Steamboat Springs birders report record-setting bird count
Steamboat Springs — Frigid temperatures didn’t stop local birders from counting a record 4,817 birds Saturday during the 11th annual Audubon Christmas Bird Count.
“Sometimes, when the weather is the worst, the birding is the best,” said Tom Litteral, a coordinator for the count, which is organized by the Yampa Valley Birding Club and Yampatika.
Litteral said 24 birders identified 42 species of birds, including many robins, rosy-finches, a Wilson’s snipe and a Lapland longspur, a particularly rare bird to see in Routt County.
One highlight of the count was a flock of a few hundred Bohemian waxwings, a bird typically found in the northern forests of Canada.
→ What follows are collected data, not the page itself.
--- config.mk ---
export PLATFORM = sky130hd
export DESIGN_NAME = bipf_queue
export DESIGN_NICKNAME = d
export VERILOG_FILES = /design/src/bipf_pkg.sv /design/src/bipf_queue.sv
export SDC_FILE = /design/constraint.sdc
export NUM_CORES = 1
export LEC_CHECK = 0
export BUFFER_PORTS_ARGS = -buffer_cell sky130_fd_sc_hd__buf_4
export CORE_ASPECT_RATIO = 0.5
export CORE_MARGIN = 2
export CORE_UTILIZATION = 51
export CTS_BUF_LIST = sky130_fd_sc_hd__clkbuf_4 sky130_fd_sc_hd__clkbuf_8 sky130_fd_sc_hd__clkbuf_16
export DETAILED_ROUTE_END_ITERATION = 7
export MAX_ROUTING_LAYER = met4
export PLACE_DENSITY = 0.75
export SYNTH_ARGS = -nofsm -noshare
export SYNTH_HDL_FRONTEND = slang
export SYNTH_SLANG_ARGS = --single-unit
--- constraint.sdc ---
create_clock -name clk -period 3.4 [get_ports clk]
set_input_delay 0.34 -clock clk [delete_from_list [all_inputs] [get_ports clk]]
set_output_delay 0.34 -clock clk [all_outputs]
set_load 0.02 [all_outputs]
--- src/bipf_pkg.sv ---
// ----------------------------------------------------------------------------
// bipf_pkg
// shared constants, codes and types of the peak finder
// ----------------------------------------------------------------------------
`timescale 1ns / 1ps
`default_nettype none

package bipf_pkg;

    localparam int MAX_WIDTH  = 1024;
    localparam int PIXEL_BITS = 24;

    localparam int PIX_W      = 24;
    localparam int DIM_W      = 11;
    localparam int TOL_W      = 24;
    localparam int ADDR_W     = $clog2(MAX_WIDTH);
    localparam int CFG_IDX_W  = 2;
    localparam int CFG_DATA_W = 24;
    localparam int QDEPTH     = 4;
    localparam int QPTR_W     = $clog2(QDEPTH);
    localparam int QCNT_W     = QPTR_W + 1;

    localparam logic [PIX_W-1:0] PIXEL_MASK = (PIXEL_BITS >= PIX_W) ? {PIX_W{1'b1}} :
        PIX_W'((64'd1 << PIXEL_BITS) - 64'd1);

    typedef enum logic [CFG_IDX_W-1:0] {
        CFG_WIDTH     = 2'd0,
        CFG_HEIGHT    = 2'd1,
        CFG_TOLERANCE = 2'd2
    } cfg_index_t;

    typedef enum logic {
        FR_PIXEL,
        FR_FLUSH
    } front_state_t;

    typedef struct packed {
        logic [DIM_W-1:0] width;
        logic [DIM_W-1:0] height;
        logic [TOL_W-1:0] tol;
    } cfg_t;

    localparam cfg_t CFG_RESET = '{width: 11'd1024, height: 11'd1024, tol: '0};

    typedef struct packed {
        logic             hit;
        logic [PIX_W-1:0] value;
        logic [DIM_W-1:0] row;
        logic [DIM_W-1:0] col;
    } cand_t;

    typedef struct packed {
        logic  frame_last;
        cand_t cand_a;
        cand_t cand_b;
    } qent_t;

endpackage

`default_nettype wire

--- src/bipf_queue.sv ---
// ----------------------------------------------------------------------------
// bipf_queue
// short queue of candidate pairs between the window front and the tracker
// ----------------------------------------------------------------------------
`timescale 1ns / 1ps
`default_nettype none

module bipf_queue
    import bipf_pkg::*;
(
    input  logic              clk,
    input  logic              rst_n,
    input  logic              push,
    input  qent_t             wdata,
    input  logic              pop,
    output qent_t             rdata,
    output logic              rvalid,
    output logic [QCNT_W-1:0] count
);

    qent_t             slot_reg [QDEPTH];
    logic [QPTR_W-1:0] wr_ptr_reg, wr_ptr_next;
    logic [QPTR_W-1:0] rd_ptr_reg, rd_ptr_next;
    logic [QCNT_W-1:0] count_reg, count_next;
    logic              do_pop;

    assign rvalid = (count_reg != '0);
    assign rdata  = slot_reg[rd_ptr_reg];
    assign count  = count_reg;
    assign do_pop = pop && rvalid;

    always_comb
    begin
        wr_ptr_next = wr_ptr_reg;
        rd_ptr_next = rd_ptr_reg;
        count_next  = count_reg;
        if (push)
        begin
            wr_ptr_next = wr_ptr_reg + 1'b1;
        end
        if (do_pop)
        begin
            rd_ptr_next = rd_ptr_reg + 1'b1;
        end
        if (push && !do_pop)
        begin
            count_next = count_reg + 1'b1;
        end
        else if (!push && do_pop)
        begin
            count_next = count_reg - 1'b1;
        end
    end

    always_ff @(posedge clk or negedge rst_n)
    begin
        if (!rst_n)
        begin
            wr_ptr_reg <= '0;
            rd_ptr_reg <= '0;
            count_reg  <= '0;
        end
        else
        begin
            wr_ptr_reg <= wr_ptr_next;
            rd_ptr_reg <= rd_ptr_next;
            count_reg  <= count_next;
        end
    end

    always_ff @(posedge clk)
    begin
        if (push)
        begin
            slot_reg[wr_ptr_reg] <= wdata;
        end
    end

endmodule

`default_nettype wire

## Word level (Yosys, flattened, before mapping)

Memory sizes are Yosys's and may differ from the RTL's.
Index checks and enable logic that the tools add are counted.

- Multiplexer cells: 4
- Add/subtract/negate cells: 4
- Reductions and logical operators: 7

Operator list:

| cell | count |
|---|---|
| $mux W3 | 2 |
| $add A2 B1 Y2 const B | 2 |
| $add A3 B1 Y3 const B | 1 |
| $logic_and A1 B1 Y1 | 3 |
| $reduce_bool A3 Y1 | 1 |
| $sub A3 B1 Y3 const B | 1 |
| $logic_not A1 Y1 | 2 |
| $mux W1 | 2 |
| $reduce_bool A2 Y1 | 1 |

- Input bits: 99
- Output and inout port bits: 99
- Word-level logic and storage cells: 19
- Bits in registers: 7
- Memory bits (writable): 380
- Memories: 1

Memories:

| name | words | bits a word | rd ports | clocked after Yosys merged registers in | wr ports | RTL line | text |
|---|---|---|---|---|---|---|---|
| slot_reg | 4 | 95 | 1 | 0 | 1 | bipf_queue.sv:21 | `qent_t slot_reg [QDEPTH];` |

## Longest topological paths before layout

Gate-level depths: netlist of run 1.

- Depth in word-level cells: 5
- Mapped depth: 8
- Mapped depth without buffers: 8

## Worst setup path before layout of run 1

OpenSTA, ideal clock, no wires.

- Path kind: register to register
- Start: register wr_ptr_reg[0]
- End: memory slot_reg[0][0] in the netlist's numbering, enable pin
- Arrival: 2.820 ns
- Clock period less this slack: 3.284 ns
- Stages on the path, launching flop included: 4
- Path buffers: 0
- Setup slack: 0.116 ns
- Library setup time: 0.464 ns
- Data required time: 2.936 ns
- Cells stage by stage: dfrtp_1 -> inv_1 -> ha_1 -> and2_1

RTL lines:

| element | RTL line | text |
|---|---|---|
| from (decl) | bipf_queue.sv:22 | `logic [QPTR_W-1:0] wr_ptr_reg, wr_ptr_next;` |
| from (signal assigned) | bipf_queue.sv:65 | `wr_ptr_reg <= wr_ptr_next;` |
| to (decl) | bipf_queue.sv:21 |  |

No word-level cell before the write port.

==> qor.csv, run 1 <==
metric;value;unit
Post-Synth Simple-Gate Area;0.337;%
Synth top area share;81.0;%
Ys Warns;0;
FP Rows;42;
max reg flops;380;
Pwr Total;15.6;mW
area growth from synthesis to layout;22.0;%
Worst-Margin Slew;0.696;ns
I/O Pins;198;
CP arrival;2.19;ns
sequential fraction of the synthesis area;82.2;%
fin nets;861;
Pleak;5.88;nW
Syn Nets;635;
DR pass1 iterations;4;
largest net degree at the start of global routing;62;
Crit path largest cell delay;0.60;ns
# clock sinks;387;
cts repair resizes;0;
Clock Path Buffers;3;
DRT iter0 DRCs;363;
CP startpoint kind;flip-flop;
DP HPWL;15500;microns
Routed WL;26300;microns
CTS tree;built;
FILL cells;1794;
cell accounting for the most synthesized area;edfxtp_1;
Max-cap violations;0;
Seq cells post-synth;387;
synth cell count leaders;edfxtp_1, mux4_2, buf_2;
core region area;26800;sq um
Crit-path slowest cell;mux4_2;
fmax;395;MHz
post-layout minimum cycle time;2.53;ns
Synth Area in Adders;0.586;%
Unique masters post-synth;21;
Die Width;239;microns
pwr/cell area;906;nW/um^2
GRT Total Usage;19.3;%
Mapped Cells;530;
Final Hold Viols;0;
CTS clk-pin slew, worst paths;0.07;ns
Area after DPL;16000;sq um
DR vias;6193;
vias per inst;5.48;
most frequent cell after synthesis;edfxtp_1;
CP required;3.06;ns
Peak VDD IR;0.520;mV
sum of negative setup slack;0;ns
DRC violations left;0;
Max-slew headroom;53.6;%
buffers added on ports;197;
Design Area, Final;17200;sq um
GR Overflow Total;0;
status;completed;
# diodes;0;
main combinational cell family by area after synthesis;multiplexers;
unrepaired setup endpoints after global routing;false;
Area contributors post-synth;edfxtp_1, mux4_2, dfrtp_1, ha_1, buf_2;
Post-CTS Setup Bufs;0;
top_reg_cell synth;edfxtp_1;
hold crit path type;in2reg;
Final Max Tran Viols;0;
Num CTS Buffers;35;
vias in the first global route;6906;
crit-path cells;buf_12 > mux4_2 > buf_4;
share of cells above drive strength 1;46.9;%
Setup CP Type;reg2out;
RePlAce Congestion;0.740;
Syn Std Cell Area;14100;sq um
endpoint class of the critical path;primary output;
initial core utilization;52.6;%
number of H-tree levels;2;
FFs w/ async S/R, synth;1.81;%
Routed Antenna Nets;0;
# hold bufs at CTS;4;
Die Y;122;microns
final setup vio count;0;
mux cell area share after synthesis;15.3;%
post-DR wirelength/cell;23.3;microns
worst skew pair latency;0.51;ns
number of synthesized flops with an enable pin;380;
Compound-Gate Fraction of Synth Area;0.0355;%
clock root cell;clkbuf_16;
die area;29100;sq um
post-synthesis xor/xnor area fraction;0.373;%
skew final;0.0171;ns
Hold Slack;0.0280;ns
crit share post-route;74.4;%
initial antenna violation count;0;
first-pass GRT wire length;40200;microns
Avg Cell Area, Syn;26.6;sq um
worst-path fanout max;61;
[critical path, delay by kind of cell (launching register included)]
kind	cells	cell delay [ns]
mux	1	0.60
flops	1	0.44
buf+inv	2	0.60
[metal layers]
metal | wire length (microns) | track usage, % | share of wire (%)
met1 | 10800 | 24.6 | 41
met2 | 14100 | 32.7 | 54
met3 | 880 | 3.22 | 3.3
met4 | 503 | 5.35 | 1.9
met5 | 0 | - | 0
[report_power, final]
part	total, mW	switching [mW]	internal [mW]	leakage, nW
Sequential	6.46	0.221	6.24	3.57
Combinational	5.27	2.91	2.37	1.76
Clock	3.85	1.63	2.21	0.553
[placed cells by master, fill, tap and decap left out, drive strengths merged]
master,netlist,layout
inv,3,4
dlygate4sd3,0,4
xnor2,3,3
o21ai,1,1
ha,5,5
clkinvlp,0,3
nor2,1,1
bufinv,0,2
dfrtp,7,7
mux2,1,1
clkinv,0,9
or3,1,1
and2,4,4
buf,18,207
xor2,3,3
nand2,2,2
nand3,1,1
edfxtp,380,380
mux4,95,95
fa,1,1
clkbuf,4,45
[worst paths after layout]
kind | start | end | slack, ns | cells after the start
min | wdata[35] | slot_reg[1][35] | 0.03 | 1
max reg2reg | count[0] | count[2] | 1.25 | 8
min reg2reg | count[2] | count[2] | 0.50 | 1
max in group asynchronous | rst_n | rd_ptr_reg[0] | 3.07 | 2
min in group asynchronous | rst_n | count[0] | 0.18 | 2
max | rd_ptr_reg[0] | rdata[91] | 0.87 | 3
[cells by family after synthesis]
logic type	after synthesis
flip-flops	387
multiplexers	96
buffers and inverters	25
AND/OR/NAND/NOR	9
XOR/XNOR	6
adder cells (fa/ha/maj)	6
AO/OA/AOI/OAI	1
[through the flow]
step / worst slack, ns / utilization [%] / std cells
global placement: 1.35 / 59.8 / 1067
floorplan: 0.116 / - / 530
CTS: 0.811 / 64.2 / 1131
global route: 0.721 / 64.2 / 1131
detailed placement: 1.23 / 59.8 / 1067
finish: 0.869 / 64.2 / 1131
[area by class of cell]
type / instances / area, sq um / share of cell area, %
multi-input combinational: 118 / 2350 / 13.7
clock inverter: 15 / 134 / 0.779
inverter: 3 / 11.3 / 0.0655
sequential: 387 / 11600 / 67.4
tap: 352 / 440 / 2.56
clock buffer: 45 / 986 / 5.73
timing repair buffer: 211 / 1680 / 9.78
No activity file was read; power rests on OpenSTA's default activity.
==> run 2: changes to the inputs <==
==> constraint.sdc (replaced) <==
create_clock -name clk -period 2.05 [get_ports clk]
set_input_delay 0.205 -clock clk [delete_from_list [all_inputs] [get_ports clk]]
set_output_delay 0.205 -clock clk [all_outputs]
set_load 0.02 [all_outputs]
==> qor.csv, run 2 (synthesis results as in run 1) <==
metric;value;unit;change
status;complete, but fails checks;;
failing checks;setup timing;;
CP arrival;2.07;ns;-0.12 ns
clock root cell;clkbuf_16;;
hold crit path type;in2async;;
unrepaired setup endpoints after global routing;true;;
Final Hold Viols;0;;unchanged
worst-path fanout max;10;;-84%
post-DR wirelength/cell;24.0;microns;+3.0%
# clock sinks;387;;unchanged
largest net degree at the start of global routing;37;;-40%
CP startpoint kind;flip-flop;;
dpl cells;1084;;+1.6%
pre-CTS setup slack;0.00131;ns;-1.23 ns
post-route non-filler standard cell count;1265;;+12%
Worst-Margin Slew;0.360;ns;-0.336 ns
skew final;0.0180;ns;+0.000952 ns
post-layout minimum cycle time;2.28;ns;
Die Width;239;microns;unchanged
max reg flops;380;;unchanged
fin nets;990;;+15%
Routed WL;30300;microns;+15%
final setup vio count;95;;+95
DRT iter0 DRCs;590;;+63%
Peak VDD IR;0.711;mV;+37%
DR vias;6982;;+13%
area growth from synthesis to layout;34.7;%;
CP dominant cell by count;buf_4;;
DRC violations left;0;;unchanged
Max-cap violations;0;;unchanged
crit-path cells;buf_4 > buf_16 > mux4_2 > buf_4;;
Crit-path slowest cell;mux4_2;;
initial antenna violation count;2;;+2
vias per inst;5.52;;+0.80%
initial core utilization;52.6;%;unchanged
GR Overflow Total;0;;unchanged
Routed Antenna Nets;0;;unchanged
first-pass GRT wire length;45200;microns;+12%
Pleak;6.63;nW;+13%
commonest cells after routing, fill and taps aside;edfxtp_1, buf_4, dlygate4sd3_1;;
register area;11600;sq um;about the same
worst skew pair latency;0.51;ns;about the same
CTS clk-pin slew, worst paths;0.06;ns;about the same
DR pass1 iterations;4;;unchanged
share of cells above drive strength 1;44.6;%;-2.2 points
die area;29100;sq um;unchanged
endpoint class of the critical path;primary output;;
Crit path largest cell delay;0.52;ns;-0.08 ns
pwr/cell area;1480;nW/um^2;+63%
Pwr Total;28.0;mW;+80%
buffers added on ports;197;;unchanged
RePlAce Congestion;0.767;;+3.8%
Max-slew headroom;76.0;%;+22 points
crit share post-route;111;%;
Die Y;122;microns;unchanged
core region area;26800;sq um;unchanged
FP Rows;42;;unchanged
Worst Slack Setup Final;-0.227;ns;-1.10 ns
most common library cell in the layout ignoring fill and taps;edfxtp_1;;
fmax;439;MHz;
number of H-tree levels;2;;unchanged
Final Max Tran Viols;0;;unchanged
I/O Pins;198;;unchanged
Num CTS Buffers;35;;unchanged
CTS tree;built;;
Setup CP Type;reg2out;;
Hold Slack;0.0444;ns;+0.0164 ns
area of the multi-input gates;2370;sq um;+0.96%
DP HPWL;17000;microns;+10%
final core occ;70.8;%;+6.6 points
FILL cells;1578;;-12%
CP required;1.85;ns;-1.21 ns
Clock Path Buffers;3;;unchanged
vias in the first global route;7530;;+9.0%
GRT Total Usage;22.0;%;+2.7 points
run 2: cell count changes in the layout (fill, tap and decap cells not counted), sizes merged:
cell / previous run / this run
buf: 207 / 239
bufinv: 2 / 1
clkbuf: 45 / 46
clkinv: 9 / 16
clkinvlp: 3 / 2
diode: 0 / 3
dlygate4sd3: 4 / 98
inv: 4 / 3
run 2: path summary, 6_finish.rpt:
path	start	end	slack, ns	depth (start not counted)
setup reg to reg	count[2]	count[2]	0.09	8
hold / removal	rst_n	count[2]	0.04	2
hold reg to reg	wr_ptr_reg[0]	wr_ptr_reg[0]	0.53	1
min in group clk	wdata[87]	slot_reg[2][87]	0.43	2
max in group asynchronous	rst_n	rd_ptr_reg[0]	1.86	2
setup / recovery	rd_ptr_reg[0]	rdata[93]	-0.23	4
run 2: what timing repair did:
| action | CTS | global route |
|---|---|---|
| gates resized for setup | 72 | 4 |
| hold buffers | 98 | 0 |
| cloned | 5 | 3 |
| endpoints found under the setup margin | 96 | 96 |
| setup buffers | 10 | 2 |
| endpoints found under the hold margin | 391 | 0 |
| pin swaps | 2 | 2 |
run 2: cell type report:
cell class	count	share of cell area, %
Clock inverter	19	0.633
Tap cell	352	2.32
Inverter	3	0.0593
Timing Repair Buffer	340	18.2
Sequential cell	387	61.1
Clock buffer	43	5.12
Multi-Input combinational cell	118	12.5
Antenna cell	3	0.0396
run 2: routing by layer:
layer	wire (microns)	vias to the layer above	global-route usage (%)
met1	12100	3712	28.0
met5	0	-	-
met3	1370	60	3.94
met4	936	0	8.24
li1	-	3003	-
met2	15900	207	36.0
run 2: worst max-delay path, delay by kind of cell (launching register included):
kind	cells	cell delay (ns)
mux	1	0.52
buf+inv	3	0.52
flops	1	0.51
run 2: where the power goes:
part           internal (mW)  switching (mW)
clock network           3.51            2.77
logic                   5.52            5.48
registers               10.3           0.420
run 2: per-stage QoR:
stage               TNS (ns)  area [sq um]
global placement           0         16300
floorplan                  0         14100
CTS                   -19.83         18900
global route          -22.52         19000
detailed placement         0         16300
finish                -16.12         19000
“It’s a bird that’s only around here in the wintertime, and some years, we never see them at all,” said Tresa Moulton, an avid birder who has participated in the local count since it began.
Moulton said the flock was perched on several trees next to a house on Anglers Drive and included about 10 percent cedar waxwings, a variation of the bird.
Litteral described the birds as an irruption, which is a dramatic, irregular migration of large numbers of birds to an area in which they aren’t typically found.
“That’s very special,” he said.
The 4,817 birds counted Saturday was up from 2,841 last year and 2,300 in 2013.
Litteral said the cold weather may have led to more birds congregating in expected areas, which could have led to the record-setting count. He said the group was also fortunate to have knowledgeable volunteers.
“What was really exciting for us was the outstanding effort of one team led by Jason Szyba, along with Tatiana Achcar and McKenzie Brown,” Litteral said. “This trio found, identified and counted nearly 1,500 birds. This kind of passion, expertise and energy was exceptional. I wish we had more young birders like them in our area.”
The count takes place in a 15-mile radius around Emerald Mountain, with birders splitting up to cover the territory and additional feeder watcher volunteers reporting from home.
The count was one of about 50 similar counts throughout Colorado Saturday, all part of the 117th annual Audubon Citizen Science Project, which incorporates about 2,300 counts across the United States. The data allows researchers, conservation biologists and others to study bird populations nationwide.